La scorsa estate ho avuto la fortuna di trascorrere due mesi ad Esperance, una piccola cittadina sulle coste dell’Australia Occidentale.
Inizialmente avevo deciso di partire per evadere dalla realtà in cui vivevo: non ho mai conosciuto mio padre e miei rapporti con il resto della famiglia non erano dei migliori, quindi, pensai che prendermi del tempo sarebbe stata la cosa migliore.
Sono stata ospitata da una coppia di genitori con tre figli: ciò che io definivo “una famiglia normale”, molto diversa rispetto alla mia.

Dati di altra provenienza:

### src/rtl/decodificador_teclado.sv
// Keypad replay decoder: turns a 4-bit key code into a timed one-hot keypad press followed by a release gap.
// Optional build macro DECOD_ERRO_EN adds the codigo_invalido one-cycle error pulse output.
module decodificador_teclado #(
  parameter int PRESS_CYCLES = 4,
  parameter int GAP_CYCLES   = 2
) (
  input  logic       clk,
  input  logic       reset_n,
  input  logic [3:0] BCD,
  input  logic       dado_valido,
  output logic       pronto,
  output logic [9:0] teclado,
  output logic       enablen,
  output logic       ocupado
`ifdef DECOD_ERRO_EN
  ,
  output logic       codigo_invalido
`endif
);

  localparam int CNT_MAX = (PRESS_CYCLES > GAP_CYCLES) ? PRESS_CYCLES : GAP_CYCLES;
  localparam int CNT_W   = $clog2(CNT_MAX + 1);
  localparam logic [CNT_W-1:0] PRESS_LAST = CNT_W'(PRESS_CYCLES - 1);
  localparam logic [CNT_W-1:0] GAP_LAST   = CNT_W'(GAP_CYCLES - 1);

  typedef enum logic [1:0] {
    IDLE  = 2'd0,
    PRESS = 2'd1,
    GAP   = 2'd2
  } state_t;

  state_t           state_q, state_d;
  logic [CNT_W-1:0] cnt_q, cnt_d;
  logic [9:0]       key_q, key_d;
  logic [9:0]       decodedLine;
  logic             accept;

  // Invalid codes map to all-zero, which doubles as the validity test.
  always_comb begin
    decodedLine = 10'd0;
    case (BCD)
      4'd15:   decodedLine = 10'b10_0000_0000;
      4'd6:    decodedLine = 10'b01_0000_0000;
      4'd14:   decodedLine = 10'b00_1000_0000;
      4'd1:    decodedLine = 10'b00_0100_0000;
      4'd9:    decodedLine = 10'b00_0010_0000;
      4'd5:    decodedLine = 10'b00_0001_0000;
      4'd13:   decodedLine = 10'b00_0000_1000;
      4'd3:    decodedLine = 10'b00_0000_0100;
      4'd11:   decodedLine = 10'b00_0000_0010;
      4'd7:    decodedLine = 10'b00_0000_0001;
      default: decodedLine = 10'd0;
    endcase
  end

  assign accept = dado_valido && (state_q == IDLE);

  always_comb begin
    state_d = state_q;
    cnt_d   = cnt_q;
    key_d   = key_q;
    case (state_q)
      IDLE: begin
        if (accept && (decodedLine != 10'd0)) begin
          state_d = PRESS;
          cnt_d   = '0;
          key_d   = decodedLine;
        end
      end
      PRESS: begin
        if (cnt_q == PRESS_LAST) begin
          state_d = GAP;
          cnt_d   = '0;
        end else begin
          cnt_d = cnt_q + 1'b1;
        end
      end
      GAP: begin
        if (cnt_q == GAP_LAST) begin
          state_d = IDLE;
          cnt_d   = '0;
        end else begin
          cnt_d = cnt_q + 1'b1;
        end
      end
      default: begin
        state_d = IDLE;
        cnt_d   = '0;
      end
    endcase
  end

  always_ff @(posedge clk or negedge reset_n) begin
    if (!reset_n) begin
      state_q <= IDLE;
      cnt_q   <= '0;
      key_q   <= 10'd0;
    end else begin
      state_q <= state_d;
      cnt_q   <= cnt_d;
      key_q   <= key_d;
    end
  end

  // Outputs come straight from registered state so the keypad lines never glitch.
  assign teclado = (state_q == PRESS) ? key_q : 10'd0;
  assign enablen = (state_q != PRESS);
  assign pronto  = (state_q == IDLE);
  assign ocupado = (state_q != IDLE);

`ifdef DECOD_ERRO_EN
  logic erro_q;

  always_ff @(posedge clk or negedge reset_n) begin
    if (!reset_n) begin
      erro_q <= 1'b0;
    end else begin
      erro_q <= accept && (decodedLine == 10'd0);
    end
  end

  assign codigo_invalido = erro_q;
`endif

endmodule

La mia vita là mi piaceva: avevo un sacco di amici e ogni giorno era un pretesto per imparare cose nuove. Trovavo sempre qualcosa da fare e, se capitava che nessuno dei miei coetanei potesse uscire, preparavo il mio zainetto e la macchina fotografica e andavo alla ricerca di posti nuovi da esplorare.
In occasione proprio di quei momenti, ho avuto modo di riflettere tanto su me stessa: mi sedevo su uno scoglio ai margini della spiaggia e ci rimanevo minuti, ore e il tempo passava, ma io non me ne rendevo conto. Era come se, poco a poco, quel puzzle disordinato, che raffigurava la mia vita, si stesse ricomponendo.
Nei giorni successivi al mio rientro in Italia, per quanto mi mancasse l’Australia, c’era qualcosa che mi spingeva ad andare avanti: la voglia di riscattarsi, di vivere una vita della quale essere fiera. E io quella voglia l’avevo trovata là e me la sono portata in valigia nel viaggio di ritorno, assieme a tutti i ricordi di due mesi meravigliosi.